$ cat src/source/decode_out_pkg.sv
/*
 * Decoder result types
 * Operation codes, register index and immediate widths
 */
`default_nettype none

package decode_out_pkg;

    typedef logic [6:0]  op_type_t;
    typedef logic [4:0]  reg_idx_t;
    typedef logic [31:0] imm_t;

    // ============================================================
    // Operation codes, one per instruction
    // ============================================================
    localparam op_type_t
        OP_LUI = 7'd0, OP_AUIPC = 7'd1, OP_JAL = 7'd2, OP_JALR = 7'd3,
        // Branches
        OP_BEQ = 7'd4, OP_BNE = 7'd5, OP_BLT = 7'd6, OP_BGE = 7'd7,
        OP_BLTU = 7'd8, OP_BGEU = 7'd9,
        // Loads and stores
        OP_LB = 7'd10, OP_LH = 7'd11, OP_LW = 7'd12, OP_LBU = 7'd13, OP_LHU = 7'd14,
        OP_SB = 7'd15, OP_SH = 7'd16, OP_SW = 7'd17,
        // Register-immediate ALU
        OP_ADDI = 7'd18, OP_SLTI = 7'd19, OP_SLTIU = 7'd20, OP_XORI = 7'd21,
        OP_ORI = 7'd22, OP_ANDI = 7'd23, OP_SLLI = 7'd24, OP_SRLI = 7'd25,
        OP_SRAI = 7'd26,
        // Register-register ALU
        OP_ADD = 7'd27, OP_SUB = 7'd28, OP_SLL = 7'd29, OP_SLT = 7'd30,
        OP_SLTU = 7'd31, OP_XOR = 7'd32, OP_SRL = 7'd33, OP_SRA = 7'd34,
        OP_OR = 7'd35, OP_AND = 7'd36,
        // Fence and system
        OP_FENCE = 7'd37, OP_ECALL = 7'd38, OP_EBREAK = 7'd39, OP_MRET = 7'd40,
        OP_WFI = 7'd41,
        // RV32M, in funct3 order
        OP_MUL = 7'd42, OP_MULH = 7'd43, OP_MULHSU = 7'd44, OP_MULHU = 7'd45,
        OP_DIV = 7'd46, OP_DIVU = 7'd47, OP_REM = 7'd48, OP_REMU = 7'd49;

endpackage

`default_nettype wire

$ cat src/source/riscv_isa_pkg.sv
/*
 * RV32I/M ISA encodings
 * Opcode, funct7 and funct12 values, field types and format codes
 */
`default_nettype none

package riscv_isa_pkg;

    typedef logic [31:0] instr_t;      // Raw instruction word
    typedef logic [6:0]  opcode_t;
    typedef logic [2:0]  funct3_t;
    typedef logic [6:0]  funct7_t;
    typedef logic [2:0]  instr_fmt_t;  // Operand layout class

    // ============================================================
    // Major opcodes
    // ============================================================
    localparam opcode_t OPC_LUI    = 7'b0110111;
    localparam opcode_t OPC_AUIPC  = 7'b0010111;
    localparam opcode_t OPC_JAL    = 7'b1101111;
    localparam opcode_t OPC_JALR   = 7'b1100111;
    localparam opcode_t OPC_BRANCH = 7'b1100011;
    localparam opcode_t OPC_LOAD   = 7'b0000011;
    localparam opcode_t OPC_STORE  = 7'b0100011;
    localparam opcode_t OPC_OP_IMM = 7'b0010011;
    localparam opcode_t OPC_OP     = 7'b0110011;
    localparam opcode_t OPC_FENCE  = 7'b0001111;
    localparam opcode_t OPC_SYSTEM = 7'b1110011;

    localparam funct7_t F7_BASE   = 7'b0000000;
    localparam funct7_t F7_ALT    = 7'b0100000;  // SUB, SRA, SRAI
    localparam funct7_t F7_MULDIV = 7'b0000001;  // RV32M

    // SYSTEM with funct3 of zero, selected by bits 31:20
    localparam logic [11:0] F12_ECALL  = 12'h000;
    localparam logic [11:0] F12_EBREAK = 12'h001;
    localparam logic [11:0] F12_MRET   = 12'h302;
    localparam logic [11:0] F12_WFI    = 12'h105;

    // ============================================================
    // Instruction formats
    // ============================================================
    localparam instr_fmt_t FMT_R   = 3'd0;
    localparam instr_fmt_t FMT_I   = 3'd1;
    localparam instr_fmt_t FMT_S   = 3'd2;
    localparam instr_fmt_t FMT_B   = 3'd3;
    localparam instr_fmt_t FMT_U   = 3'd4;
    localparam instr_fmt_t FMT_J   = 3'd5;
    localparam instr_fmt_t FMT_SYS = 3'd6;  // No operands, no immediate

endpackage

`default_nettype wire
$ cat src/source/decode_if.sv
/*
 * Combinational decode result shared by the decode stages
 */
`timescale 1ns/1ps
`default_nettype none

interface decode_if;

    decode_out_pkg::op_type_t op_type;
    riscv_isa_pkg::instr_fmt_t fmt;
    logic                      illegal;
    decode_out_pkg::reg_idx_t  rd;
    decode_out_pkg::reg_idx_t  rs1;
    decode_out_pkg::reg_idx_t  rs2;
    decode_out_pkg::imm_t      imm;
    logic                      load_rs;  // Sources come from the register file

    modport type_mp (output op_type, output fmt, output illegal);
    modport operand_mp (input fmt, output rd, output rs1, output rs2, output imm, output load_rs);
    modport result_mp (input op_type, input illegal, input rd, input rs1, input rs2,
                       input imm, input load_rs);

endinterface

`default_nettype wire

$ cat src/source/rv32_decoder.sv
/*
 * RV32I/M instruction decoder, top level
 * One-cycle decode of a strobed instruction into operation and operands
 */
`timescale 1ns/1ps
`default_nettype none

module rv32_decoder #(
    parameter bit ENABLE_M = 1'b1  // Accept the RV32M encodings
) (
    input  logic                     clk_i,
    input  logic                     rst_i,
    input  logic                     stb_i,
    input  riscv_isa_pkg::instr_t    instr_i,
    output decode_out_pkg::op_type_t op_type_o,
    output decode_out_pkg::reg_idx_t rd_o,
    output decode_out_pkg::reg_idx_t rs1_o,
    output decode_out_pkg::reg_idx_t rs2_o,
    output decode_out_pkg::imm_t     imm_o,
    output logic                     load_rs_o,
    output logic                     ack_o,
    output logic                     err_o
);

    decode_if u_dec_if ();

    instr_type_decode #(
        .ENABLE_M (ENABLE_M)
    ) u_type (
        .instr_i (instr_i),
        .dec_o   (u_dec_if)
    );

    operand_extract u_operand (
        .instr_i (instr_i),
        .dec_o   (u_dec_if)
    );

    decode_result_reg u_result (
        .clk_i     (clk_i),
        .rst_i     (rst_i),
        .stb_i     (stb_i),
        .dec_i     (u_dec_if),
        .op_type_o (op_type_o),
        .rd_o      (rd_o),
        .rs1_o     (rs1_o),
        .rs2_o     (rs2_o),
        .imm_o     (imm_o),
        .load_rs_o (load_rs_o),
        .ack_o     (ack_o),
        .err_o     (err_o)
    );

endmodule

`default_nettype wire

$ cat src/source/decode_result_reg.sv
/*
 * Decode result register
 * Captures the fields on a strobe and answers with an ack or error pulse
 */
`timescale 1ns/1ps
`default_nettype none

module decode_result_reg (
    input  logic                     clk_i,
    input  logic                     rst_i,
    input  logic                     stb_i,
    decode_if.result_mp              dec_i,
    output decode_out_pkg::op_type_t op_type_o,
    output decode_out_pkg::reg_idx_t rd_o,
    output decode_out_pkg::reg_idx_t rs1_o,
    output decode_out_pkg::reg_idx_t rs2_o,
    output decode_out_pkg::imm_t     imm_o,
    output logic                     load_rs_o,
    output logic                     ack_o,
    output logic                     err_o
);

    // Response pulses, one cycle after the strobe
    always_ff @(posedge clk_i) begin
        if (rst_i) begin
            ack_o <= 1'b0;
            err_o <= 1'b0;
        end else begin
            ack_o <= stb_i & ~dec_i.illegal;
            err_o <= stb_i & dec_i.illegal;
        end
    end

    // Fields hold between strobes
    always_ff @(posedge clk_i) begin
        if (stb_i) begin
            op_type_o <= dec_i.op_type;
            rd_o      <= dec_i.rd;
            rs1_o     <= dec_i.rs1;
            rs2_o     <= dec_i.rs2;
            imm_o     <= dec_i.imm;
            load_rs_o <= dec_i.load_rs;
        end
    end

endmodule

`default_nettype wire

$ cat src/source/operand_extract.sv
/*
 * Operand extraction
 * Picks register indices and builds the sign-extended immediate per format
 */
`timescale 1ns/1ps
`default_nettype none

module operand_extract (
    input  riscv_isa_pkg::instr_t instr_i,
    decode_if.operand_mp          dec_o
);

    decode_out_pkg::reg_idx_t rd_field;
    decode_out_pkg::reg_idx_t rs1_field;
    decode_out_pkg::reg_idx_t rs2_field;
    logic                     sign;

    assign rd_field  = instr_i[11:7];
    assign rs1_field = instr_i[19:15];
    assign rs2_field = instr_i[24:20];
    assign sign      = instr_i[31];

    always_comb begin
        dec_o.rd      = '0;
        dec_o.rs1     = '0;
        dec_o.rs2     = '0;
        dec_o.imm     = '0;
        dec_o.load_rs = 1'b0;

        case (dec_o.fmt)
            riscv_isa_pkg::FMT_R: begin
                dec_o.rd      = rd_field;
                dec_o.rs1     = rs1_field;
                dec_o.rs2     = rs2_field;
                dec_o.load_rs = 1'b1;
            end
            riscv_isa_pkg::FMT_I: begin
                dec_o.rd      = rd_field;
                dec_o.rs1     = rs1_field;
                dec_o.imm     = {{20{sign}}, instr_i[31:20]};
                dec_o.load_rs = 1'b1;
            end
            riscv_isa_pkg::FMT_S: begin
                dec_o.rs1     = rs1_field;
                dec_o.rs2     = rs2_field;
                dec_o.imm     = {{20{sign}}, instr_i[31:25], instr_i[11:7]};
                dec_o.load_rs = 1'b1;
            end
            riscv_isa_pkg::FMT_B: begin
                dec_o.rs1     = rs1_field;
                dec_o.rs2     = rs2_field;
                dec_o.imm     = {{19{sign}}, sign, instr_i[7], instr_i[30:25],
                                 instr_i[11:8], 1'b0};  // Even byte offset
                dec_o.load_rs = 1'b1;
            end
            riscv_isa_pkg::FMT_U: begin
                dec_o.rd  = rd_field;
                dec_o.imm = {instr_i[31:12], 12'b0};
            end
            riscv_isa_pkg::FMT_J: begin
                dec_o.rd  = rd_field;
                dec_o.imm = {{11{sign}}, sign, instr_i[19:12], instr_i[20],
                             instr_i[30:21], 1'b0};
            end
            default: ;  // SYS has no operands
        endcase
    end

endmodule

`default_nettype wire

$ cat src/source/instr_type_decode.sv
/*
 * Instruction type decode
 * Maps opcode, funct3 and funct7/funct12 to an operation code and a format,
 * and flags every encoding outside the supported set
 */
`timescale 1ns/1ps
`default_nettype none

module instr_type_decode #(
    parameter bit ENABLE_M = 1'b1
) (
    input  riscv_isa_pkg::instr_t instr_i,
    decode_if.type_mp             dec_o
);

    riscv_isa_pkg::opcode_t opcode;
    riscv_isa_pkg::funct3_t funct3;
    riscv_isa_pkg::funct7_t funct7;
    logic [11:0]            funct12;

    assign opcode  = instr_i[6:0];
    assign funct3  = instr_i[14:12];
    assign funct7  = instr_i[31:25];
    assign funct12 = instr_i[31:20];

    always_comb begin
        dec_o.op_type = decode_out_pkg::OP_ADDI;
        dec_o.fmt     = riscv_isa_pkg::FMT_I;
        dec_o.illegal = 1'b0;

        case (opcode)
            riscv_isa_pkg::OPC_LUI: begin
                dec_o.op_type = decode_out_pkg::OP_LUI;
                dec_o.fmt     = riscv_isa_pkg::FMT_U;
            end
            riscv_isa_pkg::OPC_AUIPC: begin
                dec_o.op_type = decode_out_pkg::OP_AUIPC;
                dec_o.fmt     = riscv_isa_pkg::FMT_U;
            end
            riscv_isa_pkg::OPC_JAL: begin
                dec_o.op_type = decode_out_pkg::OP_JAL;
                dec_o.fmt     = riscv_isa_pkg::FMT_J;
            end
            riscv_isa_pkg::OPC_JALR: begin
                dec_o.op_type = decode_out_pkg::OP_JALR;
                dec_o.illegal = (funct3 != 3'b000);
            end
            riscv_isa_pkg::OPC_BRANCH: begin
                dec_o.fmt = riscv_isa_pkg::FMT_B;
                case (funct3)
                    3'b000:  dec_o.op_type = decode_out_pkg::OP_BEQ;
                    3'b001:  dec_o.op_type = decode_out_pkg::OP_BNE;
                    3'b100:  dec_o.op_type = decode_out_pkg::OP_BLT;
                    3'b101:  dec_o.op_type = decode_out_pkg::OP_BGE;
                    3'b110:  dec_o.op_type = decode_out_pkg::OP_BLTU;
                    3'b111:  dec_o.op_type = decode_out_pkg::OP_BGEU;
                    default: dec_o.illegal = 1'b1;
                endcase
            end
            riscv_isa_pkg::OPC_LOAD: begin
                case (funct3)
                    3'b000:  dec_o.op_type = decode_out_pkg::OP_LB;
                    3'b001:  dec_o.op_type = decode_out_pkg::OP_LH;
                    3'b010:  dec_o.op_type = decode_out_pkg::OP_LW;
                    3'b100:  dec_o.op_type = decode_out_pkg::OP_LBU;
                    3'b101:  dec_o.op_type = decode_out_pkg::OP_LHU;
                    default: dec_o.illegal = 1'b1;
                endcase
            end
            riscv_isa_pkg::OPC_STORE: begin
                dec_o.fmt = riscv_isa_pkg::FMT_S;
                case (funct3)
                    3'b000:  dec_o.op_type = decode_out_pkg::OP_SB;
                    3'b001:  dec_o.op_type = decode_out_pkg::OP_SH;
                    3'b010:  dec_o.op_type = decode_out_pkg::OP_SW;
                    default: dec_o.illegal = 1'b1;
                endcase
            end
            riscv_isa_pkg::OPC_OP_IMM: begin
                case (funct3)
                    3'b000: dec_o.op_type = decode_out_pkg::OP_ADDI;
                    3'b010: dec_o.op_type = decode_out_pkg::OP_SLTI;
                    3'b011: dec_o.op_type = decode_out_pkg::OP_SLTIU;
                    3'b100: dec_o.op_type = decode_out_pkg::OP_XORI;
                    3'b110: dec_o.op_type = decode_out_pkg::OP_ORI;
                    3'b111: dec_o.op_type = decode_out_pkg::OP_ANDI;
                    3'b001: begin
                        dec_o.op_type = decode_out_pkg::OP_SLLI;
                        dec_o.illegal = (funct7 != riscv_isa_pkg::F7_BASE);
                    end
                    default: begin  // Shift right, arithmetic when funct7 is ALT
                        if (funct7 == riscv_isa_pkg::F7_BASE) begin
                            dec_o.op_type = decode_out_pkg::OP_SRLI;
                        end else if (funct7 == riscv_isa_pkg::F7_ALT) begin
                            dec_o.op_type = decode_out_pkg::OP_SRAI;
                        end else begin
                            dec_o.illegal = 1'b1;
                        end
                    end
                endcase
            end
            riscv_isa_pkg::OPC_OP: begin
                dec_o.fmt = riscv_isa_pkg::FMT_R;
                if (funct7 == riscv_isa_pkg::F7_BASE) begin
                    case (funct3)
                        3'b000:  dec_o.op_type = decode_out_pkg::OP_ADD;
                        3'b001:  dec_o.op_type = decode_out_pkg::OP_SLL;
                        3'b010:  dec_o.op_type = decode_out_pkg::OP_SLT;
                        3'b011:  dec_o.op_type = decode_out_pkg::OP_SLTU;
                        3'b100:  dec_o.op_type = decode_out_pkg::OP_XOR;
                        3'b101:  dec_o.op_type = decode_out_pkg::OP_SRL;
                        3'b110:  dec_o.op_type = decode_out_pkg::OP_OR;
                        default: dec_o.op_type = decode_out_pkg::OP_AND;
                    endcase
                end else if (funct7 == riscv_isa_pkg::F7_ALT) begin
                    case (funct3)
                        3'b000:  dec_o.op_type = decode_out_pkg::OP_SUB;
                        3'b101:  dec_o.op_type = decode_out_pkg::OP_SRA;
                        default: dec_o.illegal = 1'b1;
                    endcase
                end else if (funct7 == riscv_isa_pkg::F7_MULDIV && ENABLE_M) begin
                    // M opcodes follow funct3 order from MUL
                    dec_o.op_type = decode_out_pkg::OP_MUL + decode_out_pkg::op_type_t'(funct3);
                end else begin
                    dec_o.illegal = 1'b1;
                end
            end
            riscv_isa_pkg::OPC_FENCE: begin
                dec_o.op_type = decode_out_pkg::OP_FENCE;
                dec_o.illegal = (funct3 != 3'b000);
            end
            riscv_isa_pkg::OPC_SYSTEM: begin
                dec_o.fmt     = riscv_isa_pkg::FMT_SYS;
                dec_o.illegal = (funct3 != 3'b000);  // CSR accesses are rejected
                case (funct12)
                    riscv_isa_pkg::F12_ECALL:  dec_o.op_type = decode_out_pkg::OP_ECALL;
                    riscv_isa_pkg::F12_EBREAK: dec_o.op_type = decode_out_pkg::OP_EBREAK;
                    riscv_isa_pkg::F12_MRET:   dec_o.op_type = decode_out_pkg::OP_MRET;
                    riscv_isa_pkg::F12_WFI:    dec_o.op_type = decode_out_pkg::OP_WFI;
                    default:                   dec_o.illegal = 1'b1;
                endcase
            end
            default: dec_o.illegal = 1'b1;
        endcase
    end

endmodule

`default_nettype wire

What the task requires: Look in the material above for the line with "3'b011: dec_o.op_type = decode_out_pkg::OP_SLTIU;" and the line with "dec_o.op_type = decode_out_pkg::OP_SUB;", and transcribe exactly those lines and all lines between them, nothing more.

Problem solution:
                    3'b011: dec_o.op_type = decode_out_pkg::OP_SLTIU;
                    3'b100: dec_o.op_type = decode_out_pkg::OP_XORI;
                    3'b110: dec_o.op_type = decode_out_pkg::OP_ORI;
                    3'b111: dec_o.op_type = decode_out_pkg::OP_ANDI;
                    3'b001: begin
                        dec_o.op_type = decode_out_pkg::OP_SLLI;
                        dec_o.illegal = (funct7 != riscv_isa_pkg::F7_BASE);
                    end
                    default: begin  // Shift right, arithmetic when funct7 is ALT
                        if (funct7 == riscv_isa_pkg::F7_BASE) begin
                            dec_o.op_type = decode_out_pkg::OP_SRLI;
                        end else if (funct7 == riscv_isa_pkg::F7_ALT) begin
                            dec_o.op_type = decode_out_pkg::OP_SRAI;
                        end else begin
                            dec_o.illegal = 1'b1;
                        end
                    end
                endcase
            end
            riscv_isa_pkg::OPC_OP: begin
                dec_o.fmt = riscv_isa_pkg::FMT_R;
                if (funct7 == riscv_isa_pkg::F7_BASE) begin
                    case (funct3)
                        3'b000:  dec_o.op_type = decode_out_pkg::OP_ADD;
                        3'b001:  dec_o.op_type = decode_out_pkg::OP_SLL;
                        3'b010:  dec_o.op_type = decode_out_pkg::OP_SLT;
                        3'b011:  dec_o.op_type = decode_out_pkg::OP_SLTU;
                        3'b100:  dec_o.op_type = decode_out_pkg::OP_XOR;
                        3'b101:  dec_o.op_type = decode_out_pkg::OP_SRL;
                        3'b110:  dec_o.op_type = decode_out_pkg::OP_OR;
                        default: dec_o.op_type = decode_out_pkg::OP_AND;
                    endcase
                end else if (funct7 == riscv_isa_pkg::F7_ALT) begin
                    case (funct3)
                        3'b000:  dec_o.op_type = decode_out_pkg::OP_SUB;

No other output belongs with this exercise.